Your goal: Check each line of the entries below for the word "transfer", and copy the lines that have it.

Excerpts from a dataset:
- Opening Delimiter -
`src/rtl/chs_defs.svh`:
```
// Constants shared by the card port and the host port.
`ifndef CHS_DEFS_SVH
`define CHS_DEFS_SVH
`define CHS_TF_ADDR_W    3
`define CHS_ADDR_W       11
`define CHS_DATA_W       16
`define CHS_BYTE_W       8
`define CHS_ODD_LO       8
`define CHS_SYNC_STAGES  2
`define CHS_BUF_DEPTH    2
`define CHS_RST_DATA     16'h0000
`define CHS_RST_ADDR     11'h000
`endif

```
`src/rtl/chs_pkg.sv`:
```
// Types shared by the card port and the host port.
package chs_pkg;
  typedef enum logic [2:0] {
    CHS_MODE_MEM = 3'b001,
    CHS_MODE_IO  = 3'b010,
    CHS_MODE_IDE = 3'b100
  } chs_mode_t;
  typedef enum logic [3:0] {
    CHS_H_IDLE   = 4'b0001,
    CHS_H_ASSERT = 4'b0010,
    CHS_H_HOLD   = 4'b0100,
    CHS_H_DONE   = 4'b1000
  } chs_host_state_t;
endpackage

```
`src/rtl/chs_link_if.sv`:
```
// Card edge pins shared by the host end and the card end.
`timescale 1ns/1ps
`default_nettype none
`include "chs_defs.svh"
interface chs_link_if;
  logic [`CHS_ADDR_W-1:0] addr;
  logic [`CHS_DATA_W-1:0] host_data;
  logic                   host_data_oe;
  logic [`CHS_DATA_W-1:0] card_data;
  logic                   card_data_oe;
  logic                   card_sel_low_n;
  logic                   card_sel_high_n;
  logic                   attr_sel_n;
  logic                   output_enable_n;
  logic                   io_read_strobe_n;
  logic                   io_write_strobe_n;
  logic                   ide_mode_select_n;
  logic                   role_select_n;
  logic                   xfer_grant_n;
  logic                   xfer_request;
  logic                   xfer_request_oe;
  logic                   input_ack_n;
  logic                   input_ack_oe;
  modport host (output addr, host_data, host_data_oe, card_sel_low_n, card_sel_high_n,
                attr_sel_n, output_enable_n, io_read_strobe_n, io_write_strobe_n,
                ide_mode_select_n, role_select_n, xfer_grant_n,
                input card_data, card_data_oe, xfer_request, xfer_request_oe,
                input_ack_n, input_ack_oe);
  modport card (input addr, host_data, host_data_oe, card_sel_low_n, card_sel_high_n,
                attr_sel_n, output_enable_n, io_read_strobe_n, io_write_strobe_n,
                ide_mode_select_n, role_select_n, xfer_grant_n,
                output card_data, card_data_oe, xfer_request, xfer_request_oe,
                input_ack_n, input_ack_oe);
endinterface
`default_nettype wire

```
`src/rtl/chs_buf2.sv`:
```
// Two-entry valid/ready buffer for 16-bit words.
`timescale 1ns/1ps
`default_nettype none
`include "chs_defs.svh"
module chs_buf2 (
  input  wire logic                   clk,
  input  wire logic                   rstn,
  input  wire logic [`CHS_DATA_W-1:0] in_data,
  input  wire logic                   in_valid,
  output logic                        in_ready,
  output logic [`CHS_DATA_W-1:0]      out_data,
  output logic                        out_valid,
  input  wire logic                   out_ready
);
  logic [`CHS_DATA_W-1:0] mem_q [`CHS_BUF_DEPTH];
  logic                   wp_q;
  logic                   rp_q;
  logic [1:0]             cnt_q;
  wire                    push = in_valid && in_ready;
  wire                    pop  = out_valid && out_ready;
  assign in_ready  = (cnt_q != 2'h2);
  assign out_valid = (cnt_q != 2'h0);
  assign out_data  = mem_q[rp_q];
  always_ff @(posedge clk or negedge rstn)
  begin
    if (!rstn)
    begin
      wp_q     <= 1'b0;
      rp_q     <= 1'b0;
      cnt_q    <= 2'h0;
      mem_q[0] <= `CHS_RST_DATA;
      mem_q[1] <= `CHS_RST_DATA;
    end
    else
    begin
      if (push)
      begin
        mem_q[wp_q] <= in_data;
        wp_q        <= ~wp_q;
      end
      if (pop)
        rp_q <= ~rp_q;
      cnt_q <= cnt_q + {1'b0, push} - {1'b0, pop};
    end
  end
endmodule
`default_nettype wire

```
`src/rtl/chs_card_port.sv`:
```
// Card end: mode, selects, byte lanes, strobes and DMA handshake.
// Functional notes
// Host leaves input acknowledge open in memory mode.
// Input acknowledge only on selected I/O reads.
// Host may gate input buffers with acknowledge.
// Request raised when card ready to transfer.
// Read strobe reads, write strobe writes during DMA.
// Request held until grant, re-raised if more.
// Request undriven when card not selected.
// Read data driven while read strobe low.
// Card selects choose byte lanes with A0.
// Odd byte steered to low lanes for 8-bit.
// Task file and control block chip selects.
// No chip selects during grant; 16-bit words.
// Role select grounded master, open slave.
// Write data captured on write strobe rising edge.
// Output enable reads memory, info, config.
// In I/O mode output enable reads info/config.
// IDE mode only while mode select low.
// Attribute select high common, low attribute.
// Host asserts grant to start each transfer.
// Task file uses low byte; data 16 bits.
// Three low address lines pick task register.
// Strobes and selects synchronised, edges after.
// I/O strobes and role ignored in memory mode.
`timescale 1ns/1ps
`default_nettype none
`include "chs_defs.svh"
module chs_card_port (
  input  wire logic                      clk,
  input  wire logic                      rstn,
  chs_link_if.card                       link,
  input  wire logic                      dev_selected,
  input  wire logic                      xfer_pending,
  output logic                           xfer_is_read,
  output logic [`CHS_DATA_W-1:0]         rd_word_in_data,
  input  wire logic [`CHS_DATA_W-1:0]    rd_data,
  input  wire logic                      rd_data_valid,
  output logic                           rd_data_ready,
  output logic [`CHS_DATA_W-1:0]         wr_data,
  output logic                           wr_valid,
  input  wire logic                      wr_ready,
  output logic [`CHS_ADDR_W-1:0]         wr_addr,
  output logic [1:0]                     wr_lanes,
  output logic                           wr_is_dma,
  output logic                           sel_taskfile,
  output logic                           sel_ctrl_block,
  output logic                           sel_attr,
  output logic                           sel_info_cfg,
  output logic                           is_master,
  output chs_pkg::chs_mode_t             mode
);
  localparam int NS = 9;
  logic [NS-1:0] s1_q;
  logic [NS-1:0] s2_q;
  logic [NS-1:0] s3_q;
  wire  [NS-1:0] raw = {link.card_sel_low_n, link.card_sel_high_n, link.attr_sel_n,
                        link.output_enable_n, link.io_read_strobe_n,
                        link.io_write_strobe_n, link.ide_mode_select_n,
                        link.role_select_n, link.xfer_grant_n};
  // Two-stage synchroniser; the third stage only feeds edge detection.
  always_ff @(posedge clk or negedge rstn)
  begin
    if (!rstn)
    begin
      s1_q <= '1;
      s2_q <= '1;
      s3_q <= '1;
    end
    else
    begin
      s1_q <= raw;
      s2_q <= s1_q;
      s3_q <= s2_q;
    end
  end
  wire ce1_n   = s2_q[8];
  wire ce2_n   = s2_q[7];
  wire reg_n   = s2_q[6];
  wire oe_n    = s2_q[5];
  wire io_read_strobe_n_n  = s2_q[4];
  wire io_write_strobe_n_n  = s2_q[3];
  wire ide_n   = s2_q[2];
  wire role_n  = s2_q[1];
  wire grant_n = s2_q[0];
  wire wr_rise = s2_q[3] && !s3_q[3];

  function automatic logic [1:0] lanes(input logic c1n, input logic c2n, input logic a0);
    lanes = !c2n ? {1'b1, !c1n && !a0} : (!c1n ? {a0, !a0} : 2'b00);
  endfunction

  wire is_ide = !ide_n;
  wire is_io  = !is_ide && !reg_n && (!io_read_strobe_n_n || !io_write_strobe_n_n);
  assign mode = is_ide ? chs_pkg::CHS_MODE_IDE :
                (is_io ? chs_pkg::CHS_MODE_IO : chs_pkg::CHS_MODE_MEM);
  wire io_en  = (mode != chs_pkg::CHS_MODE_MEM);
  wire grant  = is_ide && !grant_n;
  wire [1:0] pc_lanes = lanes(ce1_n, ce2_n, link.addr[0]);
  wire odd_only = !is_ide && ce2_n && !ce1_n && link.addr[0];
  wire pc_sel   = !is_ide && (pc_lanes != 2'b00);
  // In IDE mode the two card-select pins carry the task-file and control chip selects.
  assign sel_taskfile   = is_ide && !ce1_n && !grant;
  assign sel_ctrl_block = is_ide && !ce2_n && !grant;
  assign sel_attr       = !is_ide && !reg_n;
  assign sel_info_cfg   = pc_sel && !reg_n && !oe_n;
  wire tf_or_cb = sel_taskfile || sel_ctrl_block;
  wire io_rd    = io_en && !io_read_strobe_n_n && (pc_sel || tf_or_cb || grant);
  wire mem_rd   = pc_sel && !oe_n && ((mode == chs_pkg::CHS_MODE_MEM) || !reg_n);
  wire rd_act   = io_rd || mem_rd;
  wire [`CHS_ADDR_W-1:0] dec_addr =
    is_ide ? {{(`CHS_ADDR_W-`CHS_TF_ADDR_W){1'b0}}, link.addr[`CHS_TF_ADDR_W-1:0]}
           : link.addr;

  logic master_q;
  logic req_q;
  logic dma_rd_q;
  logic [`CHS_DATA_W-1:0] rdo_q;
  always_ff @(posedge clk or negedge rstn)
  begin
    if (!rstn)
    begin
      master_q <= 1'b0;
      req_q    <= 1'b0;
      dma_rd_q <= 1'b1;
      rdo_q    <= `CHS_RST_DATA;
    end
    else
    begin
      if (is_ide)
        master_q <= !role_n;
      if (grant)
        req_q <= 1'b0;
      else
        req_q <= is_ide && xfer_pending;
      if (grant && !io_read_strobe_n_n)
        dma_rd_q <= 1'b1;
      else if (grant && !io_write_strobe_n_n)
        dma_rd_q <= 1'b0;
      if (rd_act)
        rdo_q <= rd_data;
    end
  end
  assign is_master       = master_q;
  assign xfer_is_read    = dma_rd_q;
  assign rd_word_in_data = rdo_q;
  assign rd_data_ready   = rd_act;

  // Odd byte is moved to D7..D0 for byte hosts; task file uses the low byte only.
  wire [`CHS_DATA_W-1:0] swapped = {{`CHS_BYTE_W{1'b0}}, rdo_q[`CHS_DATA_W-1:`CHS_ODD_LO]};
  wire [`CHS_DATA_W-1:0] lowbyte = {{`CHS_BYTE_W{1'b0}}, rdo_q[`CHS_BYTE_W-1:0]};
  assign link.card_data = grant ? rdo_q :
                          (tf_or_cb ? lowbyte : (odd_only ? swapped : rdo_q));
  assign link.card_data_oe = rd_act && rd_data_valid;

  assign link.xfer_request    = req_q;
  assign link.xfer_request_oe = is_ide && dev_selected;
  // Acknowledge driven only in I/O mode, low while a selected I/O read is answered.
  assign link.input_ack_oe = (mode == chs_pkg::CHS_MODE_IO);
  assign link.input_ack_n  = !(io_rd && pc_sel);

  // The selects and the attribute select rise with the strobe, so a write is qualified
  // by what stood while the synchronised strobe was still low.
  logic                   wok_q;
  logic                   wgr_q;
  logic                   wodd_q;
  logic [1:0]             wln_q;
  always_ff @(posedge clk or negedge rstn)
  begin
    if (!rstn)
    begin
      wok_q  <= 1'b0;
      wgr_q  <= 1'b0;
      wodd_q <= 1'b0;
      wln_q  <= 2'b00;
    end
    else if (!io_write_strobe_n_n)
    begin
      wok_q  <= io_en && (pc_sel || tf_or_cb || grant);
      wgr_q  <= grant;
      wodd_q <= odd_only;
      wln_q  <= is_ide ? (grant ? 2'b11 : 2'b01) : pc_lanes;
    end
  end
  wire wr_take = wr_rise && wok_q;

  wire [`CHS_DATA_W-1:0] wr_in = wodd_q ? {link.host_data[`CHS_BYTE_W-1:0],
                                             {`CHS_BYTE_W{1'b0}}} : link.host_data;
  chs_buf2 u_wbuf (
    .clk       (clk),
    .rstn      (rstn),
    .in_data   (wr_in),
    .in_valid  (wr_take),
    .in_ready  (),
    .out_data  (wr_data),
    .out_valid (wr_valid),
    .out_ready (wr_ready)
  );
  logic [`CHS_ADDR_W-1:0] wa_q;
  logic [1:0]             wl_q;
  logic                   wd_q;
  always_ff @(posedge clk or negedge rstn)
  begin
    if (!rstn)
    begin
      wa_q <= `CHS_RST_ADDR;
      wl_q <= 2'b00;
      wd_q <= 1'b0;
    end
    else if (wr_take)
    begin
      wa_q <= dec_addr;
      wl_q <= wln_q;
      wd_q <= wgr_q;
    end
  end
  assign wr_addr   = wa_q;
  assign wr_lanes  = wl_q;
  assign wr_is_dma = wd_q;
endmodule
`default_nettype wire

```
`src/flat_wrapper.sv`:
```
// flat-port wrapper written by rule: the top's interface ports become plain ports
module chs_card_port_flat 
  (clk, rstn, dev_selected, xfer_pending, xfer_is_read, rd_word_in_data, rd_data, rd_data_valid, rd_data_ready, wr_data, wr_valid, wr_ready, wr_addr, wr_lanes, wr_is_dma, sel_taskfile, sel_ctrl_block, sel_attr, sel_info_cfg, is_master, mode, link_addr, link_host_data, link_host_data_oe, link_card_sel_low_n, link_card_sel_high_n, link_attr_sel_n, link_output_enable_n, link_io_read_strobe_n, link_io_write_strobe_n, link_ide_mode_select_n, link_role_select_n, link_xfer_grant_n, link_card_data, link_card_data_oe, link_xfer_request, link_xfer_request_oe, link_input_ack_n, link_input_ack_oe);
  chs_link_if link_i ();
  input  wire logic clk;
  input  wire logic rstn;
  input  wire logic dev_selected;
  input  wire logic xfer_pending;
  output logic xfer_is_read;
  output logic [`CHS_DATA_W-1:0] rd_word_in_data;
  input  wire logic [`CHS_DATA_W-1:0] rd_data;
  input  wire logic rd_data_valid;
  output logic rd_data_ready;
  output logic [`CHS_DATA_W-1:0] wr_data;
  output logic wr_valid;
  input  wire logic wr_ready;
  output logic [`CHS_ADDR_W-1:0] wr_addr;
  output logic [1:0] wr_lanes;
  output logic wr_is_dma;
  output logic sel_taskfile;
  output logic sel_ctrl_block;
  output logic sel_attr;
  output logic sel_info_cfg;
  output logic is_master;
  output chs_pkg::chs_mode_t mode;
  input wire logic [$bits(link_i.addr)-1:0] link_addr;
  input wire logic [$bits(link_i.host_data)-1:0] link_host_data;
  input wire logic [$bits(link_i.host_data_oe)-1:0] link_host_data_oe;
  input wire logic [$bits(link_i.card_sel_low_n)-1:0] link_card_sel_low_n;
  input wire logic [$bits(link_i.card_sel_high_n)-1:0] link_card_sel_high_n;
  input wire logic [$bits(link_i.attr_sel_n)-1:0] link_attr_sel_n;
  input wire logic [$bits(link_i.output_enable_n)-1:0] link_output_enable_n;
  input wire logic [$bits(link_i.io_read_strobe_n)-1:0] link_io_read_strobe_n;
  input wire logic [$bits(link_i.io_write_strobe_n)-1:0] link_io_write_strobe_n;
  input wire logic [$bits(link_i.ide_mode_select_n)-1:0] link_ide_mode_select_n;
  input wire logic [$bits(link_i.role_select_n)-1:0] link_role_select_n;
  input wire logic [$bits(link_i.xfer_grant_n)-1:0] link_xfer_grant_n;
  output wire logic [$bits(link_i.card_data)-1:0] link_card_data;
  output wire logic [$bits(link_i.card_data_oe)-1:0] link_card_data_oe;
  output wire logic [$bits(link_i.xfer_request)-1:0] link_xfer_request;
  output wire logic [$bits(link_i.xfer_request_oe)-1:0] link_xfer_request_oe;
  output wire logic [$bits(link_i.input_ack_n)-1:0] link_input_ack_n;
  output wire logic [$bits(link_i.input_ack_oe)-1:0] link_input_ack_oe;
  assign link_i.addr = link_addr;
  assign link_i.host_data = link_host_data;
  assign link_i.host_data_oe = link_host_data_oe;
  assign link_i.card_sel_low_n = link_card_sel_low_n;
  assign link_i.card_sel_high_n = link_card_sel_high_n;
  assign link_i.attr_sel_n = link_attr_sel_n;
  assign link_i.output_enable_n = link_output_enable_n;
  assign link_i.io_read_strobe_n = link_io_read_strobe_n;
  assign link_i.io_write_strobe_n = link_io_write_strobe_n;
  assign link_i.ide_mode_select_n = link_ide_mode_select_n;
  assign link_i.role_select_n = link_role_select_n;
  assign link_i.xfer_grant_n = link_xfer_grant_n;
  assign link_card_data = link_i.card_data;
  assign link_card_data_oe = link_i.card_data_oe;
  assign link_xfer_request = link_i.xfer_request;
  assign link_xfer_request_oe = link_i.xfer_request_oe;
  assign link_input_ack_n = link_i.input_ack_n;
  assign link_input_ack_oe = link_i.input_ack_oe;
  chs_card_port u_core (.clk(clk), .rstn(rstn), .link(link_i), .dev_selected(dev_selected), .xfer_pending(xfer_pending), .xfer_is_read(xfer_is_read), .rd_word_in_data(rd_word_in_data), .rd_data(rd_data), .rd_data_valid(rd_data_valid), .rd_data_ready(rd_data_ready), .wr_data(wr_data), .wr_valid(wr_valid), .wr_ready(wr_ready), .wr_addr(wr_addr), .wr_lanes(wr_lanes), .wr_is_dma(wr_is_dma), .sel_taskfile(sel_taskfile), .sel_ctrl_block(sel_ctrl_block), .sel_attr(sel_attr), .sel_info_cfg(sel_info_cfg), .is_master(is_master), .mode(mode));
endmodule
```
- Closing Delimiter -
Response below:
// Request raised when card ready to transfer.
// Host asserts grant to start each transfer.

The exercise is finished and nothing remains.